**PROBLEM:** Among the entries below, only the lines starting at the one with "xor gates and" and ending at the one with "after floorplan: 0.247", both included, are to be printed exactly.

**INFORMATION SUPPLIED:**
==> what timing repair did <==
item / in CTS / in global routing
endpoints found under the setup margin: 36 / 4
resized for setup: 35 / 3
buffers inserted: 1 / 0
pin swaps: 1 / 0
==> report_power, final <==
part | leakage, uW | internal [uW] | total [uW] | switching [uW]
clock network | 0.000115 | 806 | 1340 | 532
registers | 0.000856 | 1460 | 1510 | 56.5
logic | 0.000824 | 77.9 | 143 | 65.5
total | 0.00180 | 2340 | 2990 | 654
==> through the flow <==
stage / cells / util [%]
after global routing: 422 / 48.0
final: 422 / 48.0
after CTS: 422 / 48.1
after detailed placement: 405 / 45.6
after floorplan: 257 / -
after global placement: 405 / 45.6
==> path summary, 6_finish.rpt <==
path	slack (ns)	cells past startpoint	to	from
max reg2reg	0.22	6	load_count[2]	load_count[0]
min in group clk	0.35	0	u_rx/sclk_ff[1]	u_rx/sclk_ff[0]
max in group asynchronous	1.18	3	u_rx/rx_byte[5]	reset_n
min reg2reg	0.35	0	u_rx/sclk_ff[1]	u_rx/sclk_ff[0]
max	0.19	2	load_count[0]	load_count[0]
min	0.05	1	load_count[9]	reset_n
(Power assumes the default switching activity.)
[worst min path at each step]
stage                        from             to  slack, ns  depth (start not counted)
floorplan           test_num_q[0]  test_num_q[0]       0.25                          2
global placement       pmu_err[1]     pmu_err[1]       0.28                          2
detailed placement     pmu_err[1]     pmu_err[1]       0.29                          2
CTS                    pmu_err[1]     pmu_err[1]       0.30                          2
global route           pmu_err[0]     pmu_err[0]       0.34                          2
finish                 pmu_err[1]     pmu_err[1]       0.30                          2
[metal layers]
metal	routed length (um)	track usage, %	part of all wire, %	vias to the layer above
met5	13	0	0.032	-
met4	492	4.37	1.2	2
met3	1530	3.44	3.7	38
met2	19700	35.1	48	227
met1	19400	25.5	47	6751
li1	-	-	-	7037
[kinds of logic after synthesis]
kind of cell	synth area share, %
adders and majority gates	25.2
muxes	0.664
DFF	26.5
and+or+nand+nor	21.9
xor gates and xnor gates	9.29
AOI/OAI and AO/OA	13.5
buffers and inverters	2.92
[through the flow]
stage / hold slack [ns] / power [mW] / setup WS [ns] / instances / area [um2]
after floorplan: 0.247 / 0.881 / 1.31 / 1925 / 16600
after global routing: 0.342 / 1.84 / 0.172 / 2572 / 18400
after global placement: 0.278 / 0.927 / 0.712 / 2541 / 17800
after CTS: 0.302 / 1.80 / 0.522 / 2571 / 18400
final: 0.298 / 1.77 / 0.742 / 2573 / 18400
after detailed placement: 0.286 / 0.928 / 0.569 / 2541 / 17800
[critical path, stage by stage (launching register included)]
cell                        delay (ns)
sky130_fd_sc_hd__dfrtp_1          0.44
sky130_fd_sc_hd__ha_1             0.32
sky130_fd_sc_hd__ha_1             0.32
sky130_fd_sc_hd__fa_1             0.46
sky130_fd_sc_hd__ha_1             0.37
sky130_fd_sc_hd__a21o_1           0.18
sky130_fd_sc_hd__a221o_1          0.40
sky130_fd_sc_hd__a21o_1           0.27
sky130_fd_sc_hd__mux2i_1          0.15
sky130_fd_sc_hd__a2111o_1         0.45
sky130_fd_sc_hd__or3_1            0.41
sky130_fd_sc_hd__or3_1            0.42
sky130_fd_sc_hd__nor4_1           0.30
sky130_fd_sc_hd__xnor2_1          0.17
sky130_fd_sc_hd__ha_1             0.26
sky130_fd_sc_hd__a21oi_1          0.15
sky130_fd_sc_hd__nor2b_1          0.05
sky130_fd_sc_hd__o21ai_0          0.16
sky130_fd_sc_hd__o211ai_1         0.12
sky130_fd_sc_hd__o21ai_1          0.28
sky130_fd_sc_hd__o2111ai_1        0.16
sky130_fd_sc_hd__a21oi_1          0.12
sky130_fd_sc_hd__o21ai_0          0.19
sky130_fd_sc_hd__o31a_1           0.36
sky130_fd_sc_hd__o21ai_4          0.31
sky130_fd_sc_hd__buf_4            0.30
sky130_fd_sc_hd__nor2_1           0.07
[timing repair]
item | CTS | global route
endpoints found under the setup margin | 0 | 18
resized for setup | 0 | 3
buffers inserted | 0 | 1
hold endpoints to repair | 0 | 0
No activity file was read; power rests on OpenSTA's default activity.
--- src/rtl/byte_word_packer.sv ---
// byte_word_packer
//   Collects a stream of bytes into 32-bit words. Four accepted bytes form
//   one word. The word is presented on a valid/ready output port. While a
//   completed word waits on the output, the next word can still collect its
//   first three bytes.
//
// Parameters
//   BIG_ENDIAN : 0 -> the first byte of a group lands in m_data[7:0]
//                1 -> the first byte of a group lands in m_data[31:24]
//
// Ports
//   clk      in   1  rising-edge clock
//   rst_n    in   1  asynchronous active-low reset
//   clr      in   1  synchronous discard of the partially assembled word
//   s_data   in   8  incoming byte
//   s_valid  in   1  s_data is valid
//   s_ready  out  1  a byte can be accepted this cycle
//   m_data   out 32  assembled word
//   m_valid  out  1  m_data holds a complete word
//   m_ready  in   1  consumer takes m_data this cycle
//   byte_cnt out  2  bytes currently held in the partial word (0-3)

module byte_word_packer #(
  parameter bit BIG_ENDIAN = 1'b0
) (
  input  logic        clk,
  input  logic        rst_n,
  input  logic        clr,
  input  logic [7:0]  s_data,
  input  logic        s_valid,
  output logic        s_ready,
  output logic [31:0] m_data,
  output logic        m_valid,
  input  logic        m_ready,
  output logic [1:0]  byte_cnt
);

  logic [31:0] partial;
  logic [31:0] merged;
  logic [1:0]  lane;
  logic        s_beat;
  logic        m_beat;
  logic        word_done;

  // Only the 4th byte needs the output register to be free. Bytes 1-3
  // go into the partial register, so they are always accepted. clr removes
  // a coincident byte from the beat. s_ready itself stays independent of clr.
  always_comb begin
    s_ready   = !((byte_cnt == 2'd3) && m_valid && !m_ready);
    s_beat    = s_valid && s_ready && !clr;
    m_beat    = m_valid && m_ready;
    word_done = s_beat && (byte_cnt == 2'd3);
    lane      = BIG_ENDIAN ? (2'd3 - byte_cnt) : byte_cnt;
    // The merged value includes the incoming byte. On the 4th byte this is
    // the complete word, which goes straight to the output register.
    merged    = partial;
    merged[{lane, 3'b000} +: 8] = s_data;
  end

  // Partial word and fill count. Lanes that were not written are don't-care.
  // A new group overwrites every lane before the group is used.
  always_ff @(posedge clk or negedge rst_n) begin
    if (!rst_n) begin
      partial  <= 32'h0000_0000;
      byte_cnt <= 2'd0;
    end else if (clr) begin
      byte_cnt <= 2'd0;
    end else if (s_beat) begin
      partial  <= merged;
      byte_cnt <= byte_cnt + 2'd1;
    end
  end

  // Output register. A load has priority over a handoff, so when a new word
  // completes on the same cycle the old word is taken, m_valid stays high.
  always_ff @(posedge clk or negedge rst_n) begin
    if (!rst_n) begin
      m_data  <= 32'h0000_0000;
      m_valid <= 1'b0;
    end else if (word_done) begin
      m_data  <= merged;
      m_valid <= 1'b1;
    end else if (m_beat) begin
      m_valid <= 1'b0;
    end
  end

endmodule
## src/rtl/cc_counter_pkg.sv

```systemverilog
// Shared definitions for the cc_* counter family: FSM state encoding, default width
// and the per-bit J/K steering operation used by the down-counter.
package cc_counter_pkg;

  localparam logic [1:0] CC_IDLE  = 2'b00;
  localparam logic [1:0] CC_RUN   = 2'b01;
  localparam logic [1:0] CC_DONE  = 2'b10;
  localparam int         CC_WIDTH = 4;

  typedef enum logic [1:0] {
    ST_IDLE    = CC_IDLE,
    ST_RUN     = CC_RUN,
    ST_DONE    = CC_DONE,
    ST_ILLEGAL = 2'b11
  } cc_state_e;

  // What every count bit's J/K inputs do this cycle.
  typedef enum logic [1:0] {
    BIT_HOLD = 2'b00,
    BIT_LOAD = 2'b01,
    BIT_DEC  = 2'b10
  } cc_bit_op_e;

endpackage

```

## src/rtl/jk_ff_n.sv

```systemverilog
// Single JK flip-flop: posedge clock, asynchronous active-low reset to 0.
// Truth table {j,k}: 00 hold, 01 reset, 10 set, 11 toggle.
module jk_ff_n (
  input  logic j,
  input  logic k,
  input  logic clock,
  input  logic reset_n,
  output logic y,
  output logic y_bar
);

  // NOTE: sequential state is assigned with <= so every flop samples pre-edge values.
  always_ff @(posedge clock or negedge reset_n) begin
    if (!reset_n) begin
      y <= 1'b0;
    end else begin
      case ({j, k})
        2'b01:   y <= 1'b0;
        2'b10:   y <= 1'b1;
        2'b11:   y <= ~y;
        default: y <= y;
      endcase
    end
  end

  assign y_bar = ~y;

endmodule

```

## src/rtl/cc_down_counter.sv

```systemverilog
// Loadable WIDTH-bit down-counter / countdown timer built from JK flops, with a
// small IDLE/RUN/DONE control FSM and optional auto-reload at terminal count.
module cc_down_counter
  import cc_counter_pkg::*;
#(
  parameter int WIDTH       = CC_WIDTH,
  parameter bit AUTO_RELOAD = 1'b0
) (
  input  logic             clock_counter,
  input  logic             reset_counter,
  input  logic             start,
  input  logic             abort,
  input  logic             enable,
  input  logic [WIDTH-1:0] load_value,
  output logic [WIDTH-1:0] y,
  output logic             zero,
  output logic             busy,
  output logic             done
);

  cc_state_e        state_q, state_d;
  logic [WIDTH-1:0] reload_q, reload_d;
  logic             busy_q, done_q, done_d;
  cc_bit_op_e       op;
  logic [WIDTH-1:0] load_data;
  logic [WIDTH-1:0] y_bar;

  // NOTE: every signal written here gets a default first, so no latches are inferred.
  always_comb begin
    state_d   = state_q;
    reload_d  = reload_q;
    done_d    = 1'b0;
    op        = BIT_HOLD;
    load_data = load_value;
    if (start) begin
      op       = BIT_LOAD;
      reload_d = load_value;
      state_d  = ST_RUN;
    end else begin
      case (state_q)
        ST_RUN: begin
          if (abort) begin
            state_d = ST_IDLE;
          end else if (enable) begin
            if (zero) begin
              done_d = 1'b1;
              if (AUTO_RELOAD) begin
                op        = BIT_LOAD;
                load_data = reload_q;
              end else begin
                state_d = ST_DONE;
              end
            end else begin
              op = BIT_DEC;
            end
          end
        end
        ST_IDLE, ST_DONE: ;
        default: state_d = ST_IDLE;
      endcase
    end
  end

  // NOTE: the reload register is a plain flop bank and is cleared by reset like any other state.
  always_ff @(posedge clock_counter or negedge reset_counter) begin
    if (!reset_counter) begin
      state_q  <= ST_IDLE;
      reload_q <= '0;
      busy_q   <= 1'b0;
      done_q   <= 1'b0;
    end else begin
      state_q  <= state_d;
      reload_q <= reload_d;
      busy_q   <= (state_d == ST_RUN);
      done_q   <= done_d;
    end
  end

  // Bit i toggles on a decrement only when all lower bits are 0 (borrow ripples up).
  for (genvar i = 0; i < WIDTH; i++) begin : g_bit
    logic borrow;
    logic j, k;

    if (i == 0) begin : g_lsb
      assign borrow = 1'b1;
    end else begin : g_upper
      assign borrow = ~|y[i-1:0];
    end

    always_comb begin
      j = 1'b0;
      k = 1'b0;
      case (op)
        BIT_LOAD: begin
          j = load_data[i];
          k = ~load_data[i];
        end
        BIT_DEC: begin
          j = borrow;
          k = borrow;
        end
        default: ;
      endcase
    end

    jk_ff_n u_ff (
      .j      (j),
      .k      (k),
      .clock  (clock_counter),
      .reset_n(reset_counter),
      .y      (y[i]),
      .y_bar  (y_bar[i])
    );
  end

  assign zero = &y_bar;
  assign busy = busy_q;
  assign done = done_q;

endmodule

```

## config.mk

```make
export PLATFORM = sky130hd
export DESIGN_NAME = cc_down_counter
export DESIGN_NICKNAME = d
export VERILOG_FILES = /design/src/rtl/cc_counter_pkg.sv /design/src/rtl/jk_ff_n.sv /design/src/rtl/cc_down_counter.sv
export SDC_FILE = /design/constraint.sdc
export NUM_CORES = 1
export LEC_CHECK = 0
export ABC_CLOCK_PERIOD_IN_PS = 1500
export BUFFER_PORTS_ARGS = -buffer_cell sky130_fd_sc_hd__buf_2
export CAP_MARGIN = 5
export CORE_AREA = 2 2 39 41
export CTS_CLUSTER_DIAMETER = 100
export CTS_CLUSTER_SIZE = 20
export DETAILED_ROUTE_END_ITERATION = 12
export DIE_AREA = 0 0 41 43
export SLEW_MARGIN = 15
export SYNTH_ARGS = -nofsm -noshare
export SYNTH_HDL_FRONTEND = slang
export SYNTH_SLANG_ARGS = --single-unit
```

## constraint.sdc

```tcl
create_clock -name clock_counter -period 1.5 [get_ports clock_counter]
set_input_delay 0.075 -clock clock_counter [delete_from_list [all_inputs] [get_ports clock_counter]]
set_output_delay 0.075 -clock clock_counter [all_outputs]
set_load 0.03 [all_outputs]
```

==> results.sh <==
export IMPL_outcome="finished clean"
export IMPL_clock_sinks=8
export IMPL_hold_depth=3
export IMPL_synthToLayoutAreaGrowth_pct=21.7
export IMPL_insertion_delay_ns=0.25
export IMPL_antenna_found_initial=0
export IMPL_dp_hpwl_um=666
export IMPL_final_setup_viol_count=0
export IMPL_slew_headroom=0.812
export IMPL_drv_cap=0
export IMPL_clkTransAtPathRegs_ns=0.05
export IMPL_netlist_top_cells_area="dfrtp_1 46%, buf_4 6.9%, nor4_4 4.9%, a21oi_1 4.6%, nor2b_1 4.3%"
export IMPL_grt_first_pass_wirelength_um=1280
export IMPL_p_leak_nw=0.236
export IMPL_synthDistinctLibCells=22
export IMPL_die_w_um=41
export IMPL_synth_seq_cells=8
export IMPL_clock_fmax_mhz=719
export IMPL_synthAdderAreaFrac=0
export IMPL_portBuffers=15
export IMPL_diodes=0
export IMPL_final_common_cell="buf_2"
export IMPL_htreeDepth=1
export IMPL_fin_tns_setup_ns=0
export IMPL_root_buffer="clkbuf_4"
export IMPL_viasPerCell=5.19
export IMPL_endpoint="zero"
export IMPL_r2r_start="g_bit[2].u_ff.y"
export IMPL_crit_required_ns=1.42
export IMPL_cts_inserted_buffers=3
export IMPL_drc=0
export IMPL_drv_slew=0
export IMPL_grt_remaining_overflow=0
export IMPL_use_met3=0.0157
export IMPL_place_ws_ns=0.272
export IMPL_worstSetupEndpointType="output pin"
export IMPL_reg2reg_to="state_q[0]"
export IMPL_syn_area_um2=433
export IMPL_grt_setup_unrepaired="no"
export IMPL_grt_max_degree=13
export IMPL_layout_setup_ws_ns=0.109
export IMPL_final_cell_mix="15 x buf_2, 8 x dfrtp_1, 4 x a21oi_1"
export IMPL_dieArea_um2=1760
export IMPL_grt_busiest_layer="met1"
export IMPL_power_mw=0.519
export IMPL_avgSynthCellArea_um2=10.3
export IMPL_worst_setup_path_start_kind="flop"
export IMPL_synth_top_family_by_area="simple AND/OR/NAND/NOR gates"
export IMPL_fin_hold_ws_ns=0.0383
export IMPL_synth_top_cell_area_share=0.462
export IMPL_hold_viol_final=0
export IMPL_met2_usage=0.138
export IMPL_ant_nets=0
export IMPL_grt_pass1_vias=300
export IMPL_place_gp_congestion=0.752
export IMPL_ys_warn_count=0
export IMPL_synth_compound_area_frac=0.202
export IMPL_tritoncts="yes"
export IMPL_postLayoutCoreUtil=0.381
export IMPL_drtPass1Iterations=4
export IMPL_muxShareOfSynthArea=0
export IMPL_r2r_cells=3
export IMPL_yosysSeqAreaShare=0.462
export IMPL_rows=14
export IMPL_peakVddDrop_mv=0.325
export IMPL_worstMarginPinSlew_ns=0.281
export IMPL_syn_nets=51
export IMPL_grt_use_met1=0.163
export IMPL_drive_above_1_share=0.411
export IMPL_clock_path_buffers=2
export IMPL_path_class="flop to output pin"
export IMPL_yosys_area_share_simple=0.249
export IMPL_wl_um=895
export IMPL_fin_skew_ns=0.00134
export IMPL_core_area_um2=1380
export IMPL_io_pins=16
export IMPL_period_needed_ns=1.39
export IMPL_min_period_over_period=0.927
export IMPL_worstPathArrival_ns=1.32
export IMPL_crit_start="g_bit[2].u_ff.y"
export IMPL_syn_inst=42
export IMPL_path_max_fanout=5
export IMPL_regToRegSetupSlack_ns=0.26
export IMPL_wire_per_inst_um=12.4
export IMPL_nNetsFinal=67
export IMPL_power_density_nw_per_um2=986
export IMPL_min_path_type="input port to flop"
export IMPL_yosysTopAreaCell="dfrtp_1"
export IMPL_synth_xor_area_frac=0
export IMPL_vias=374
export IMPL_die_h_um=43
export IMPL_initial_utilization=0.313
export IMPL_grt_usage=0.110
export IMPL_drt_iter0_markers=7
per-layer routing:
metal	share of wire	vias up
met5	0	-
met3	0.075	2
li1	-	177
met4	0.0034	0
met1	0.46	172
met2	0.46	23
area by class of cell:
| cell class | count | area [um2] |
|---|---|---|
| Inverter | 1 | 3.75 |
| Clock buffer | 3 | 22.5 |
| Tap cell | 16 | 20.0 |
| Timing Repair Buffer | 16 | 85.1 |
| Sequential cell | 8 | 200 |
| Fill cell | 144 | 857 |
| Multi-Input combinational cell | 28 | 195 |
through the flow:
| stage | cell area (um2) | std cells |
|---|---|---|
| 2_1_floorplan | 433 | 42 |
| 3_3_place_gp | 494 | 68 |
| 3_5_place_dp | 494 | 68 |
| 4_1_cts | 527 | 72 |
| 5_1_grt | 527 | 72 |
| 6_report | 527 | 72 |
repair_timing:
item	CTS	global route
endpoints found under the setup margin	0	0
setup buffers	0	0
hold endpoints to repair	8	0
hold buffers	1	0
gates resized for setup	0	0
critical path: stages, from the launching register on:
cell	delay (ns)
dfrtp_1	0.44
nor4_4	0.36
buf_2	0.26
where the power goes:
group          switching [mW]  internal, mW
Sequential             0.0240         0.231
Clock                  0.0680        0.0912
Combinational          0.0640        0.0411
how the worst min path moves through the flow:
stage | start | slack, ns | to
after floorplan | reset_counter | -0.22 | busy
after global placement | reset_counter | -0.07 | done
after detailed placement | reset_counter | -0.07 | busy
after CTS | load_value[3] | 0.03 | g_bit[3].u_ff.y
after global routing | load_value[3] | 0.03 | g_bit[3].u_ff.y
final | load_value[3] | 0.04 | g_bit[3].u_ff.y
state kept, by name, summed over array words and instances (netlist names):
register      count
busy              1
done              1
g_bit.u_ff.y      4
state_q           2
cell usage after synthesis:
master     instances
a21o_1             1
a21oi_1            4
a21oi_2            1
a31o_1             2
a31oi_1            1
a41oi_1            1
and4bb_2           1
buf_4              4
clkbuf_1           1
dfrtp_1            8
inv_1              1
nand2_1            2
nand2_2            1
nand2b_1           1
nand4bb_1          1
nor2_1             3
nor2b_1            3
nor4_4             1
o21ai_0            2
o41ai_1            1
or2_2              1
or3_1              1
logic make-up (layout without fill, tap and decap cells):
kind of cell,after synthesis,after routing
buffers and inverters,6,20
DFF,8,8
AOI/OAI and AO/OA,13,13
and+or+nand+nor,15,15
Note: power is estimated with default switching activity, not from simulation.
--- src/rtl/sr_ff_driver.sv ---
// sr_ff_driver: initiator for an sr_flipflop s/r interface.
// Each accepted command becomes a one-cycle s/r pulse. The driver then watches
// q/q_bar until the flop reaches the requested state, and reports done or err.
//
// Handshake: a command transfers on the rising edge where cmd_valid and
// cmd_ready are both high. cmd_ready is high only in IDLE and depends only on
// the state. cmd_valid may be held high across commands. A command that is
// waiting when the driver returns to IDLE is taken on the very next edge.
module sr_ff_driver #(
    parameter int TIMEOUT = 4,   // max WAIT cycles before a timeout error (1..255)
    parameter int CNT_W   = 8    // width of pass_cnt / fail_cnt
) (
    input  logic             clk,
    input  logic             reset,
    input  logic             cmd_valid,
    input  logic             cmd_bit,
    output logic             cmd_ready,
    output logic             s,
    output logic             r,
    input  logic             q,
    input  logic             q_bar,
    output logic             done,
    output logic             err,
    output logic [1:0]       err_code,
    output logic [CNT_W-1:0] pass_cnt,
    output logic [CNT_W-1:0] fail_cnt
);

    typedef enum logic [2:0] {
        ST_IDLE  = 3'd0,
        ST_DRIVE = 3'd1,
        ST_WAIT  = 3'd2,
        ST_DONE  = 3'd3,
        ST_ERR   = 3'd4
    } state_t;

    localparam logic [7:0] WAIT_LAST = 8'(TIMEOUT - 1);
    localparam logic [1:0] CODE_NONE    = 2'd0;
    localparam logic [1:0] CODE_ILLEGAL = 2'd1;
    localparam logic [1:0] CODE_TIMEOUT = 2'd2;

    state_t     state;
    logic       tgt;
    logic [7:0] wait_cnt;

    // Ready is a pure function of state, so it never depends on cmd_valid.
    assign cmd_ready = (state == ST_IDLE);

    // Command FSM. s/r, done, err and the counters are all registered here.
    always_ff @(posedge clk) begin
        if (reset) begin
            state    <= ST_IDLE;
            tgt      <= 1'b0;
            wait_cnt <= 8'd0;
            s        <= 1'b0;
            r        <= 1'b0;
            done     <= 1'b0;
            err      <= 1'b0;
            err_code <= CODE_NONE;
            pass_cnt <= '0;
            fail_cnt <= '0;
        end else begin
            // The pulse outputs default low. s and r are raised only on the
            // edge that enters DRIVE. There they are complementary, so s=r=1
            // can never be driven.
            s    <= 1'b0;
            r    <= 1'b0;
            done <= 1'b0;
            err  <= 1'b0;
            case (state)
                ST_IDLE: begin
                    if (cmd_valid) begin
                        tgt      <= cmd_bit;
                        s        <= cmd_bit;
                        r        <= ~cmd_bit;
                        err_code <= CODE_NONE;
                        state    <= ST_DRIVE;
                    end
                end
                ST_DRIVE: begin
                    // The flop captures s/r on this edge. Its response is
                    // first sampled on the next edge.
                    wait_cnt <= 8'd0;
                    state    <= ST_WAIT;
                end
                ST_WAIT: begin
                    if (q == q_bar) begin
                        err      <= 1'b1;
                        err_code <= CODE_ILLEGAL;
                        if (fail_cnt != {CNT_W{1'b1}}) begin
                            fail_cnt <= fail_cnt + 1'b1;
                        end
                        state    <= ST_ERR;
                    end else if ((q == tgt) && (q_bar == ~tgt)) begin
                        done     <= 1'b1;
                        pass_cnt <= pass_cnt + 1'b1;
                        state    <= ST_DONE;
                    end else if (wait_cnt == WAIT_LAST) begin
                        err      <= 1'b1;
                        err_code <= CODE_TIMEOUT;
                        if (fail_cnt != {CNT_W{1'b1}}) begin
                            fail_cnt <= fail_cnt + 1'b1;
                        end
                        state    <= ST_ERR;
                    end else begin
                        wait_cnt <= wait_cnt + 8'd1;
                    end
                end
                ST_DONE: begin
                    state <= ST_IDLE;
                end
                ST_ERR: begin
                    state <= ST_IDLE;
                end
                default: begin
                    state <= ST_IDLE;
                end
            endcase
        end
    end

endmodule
...
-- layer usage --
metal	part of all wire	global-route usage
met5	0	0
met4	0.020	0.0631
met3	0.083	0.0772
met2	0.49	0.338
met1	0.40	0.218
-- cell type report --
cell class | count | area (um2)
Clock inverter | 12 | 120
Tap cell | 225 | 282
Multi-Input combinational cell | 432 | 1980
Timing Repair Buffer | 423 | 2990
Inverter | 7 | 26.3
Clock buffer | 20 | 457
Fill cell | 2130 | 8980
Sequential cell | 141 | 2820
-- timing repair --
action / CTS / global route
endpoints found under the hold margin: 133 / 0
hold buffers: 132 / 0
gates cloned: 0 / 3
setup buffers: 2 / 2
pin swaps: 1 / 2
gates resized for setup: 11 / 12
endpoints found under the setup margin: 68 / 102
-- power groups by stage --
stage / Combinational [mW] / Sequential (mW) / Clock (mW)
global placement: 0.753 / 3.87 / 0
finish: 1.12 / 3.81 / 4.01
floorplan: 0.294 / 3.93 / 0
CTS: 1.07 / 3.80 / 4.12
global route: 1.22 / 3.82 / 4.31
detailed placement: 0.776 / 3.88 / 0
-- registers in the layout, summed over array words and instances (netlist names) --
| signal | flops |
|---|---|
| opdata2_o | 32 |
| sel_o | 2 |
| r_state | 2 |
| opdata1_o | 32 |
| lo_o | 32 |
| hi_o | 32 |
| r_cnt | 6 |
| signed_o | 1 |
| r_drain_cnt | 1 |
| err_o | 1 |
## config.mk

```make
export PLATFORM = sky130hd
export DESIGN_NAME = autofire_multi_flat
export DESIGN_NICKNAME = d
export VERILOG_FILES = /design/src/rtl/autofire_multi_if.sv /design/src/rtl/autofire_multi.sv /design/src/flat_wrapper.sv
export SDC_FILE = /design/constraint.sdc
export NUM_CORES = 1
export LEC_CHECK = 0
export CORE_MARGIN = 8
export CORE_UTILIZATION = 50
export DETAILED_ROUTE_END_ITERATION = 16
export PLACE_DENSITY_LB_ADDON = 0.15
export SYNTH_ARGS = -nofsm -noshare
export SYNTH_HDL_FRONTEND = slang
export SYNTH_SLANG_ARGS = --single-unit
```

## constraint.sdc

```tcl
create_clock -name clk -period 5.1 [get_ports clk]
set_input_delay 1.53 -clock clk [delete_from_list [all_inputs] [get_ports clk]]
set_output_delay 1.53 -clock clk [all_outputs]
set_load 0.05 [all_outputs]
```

**ANSWER FOR THIS EXERCISE:**
xor gates and xnor gates	9.29
AOI/OAI and AO/OA	13.5
buffers and inverters	2.92
[through the flow]
stage / hold slack [ns] / power [mW] / setup WS [ns] / instances / area [um2]
after floorplan: 0.247 / 0.881 / 1.31 / 1925 / 16600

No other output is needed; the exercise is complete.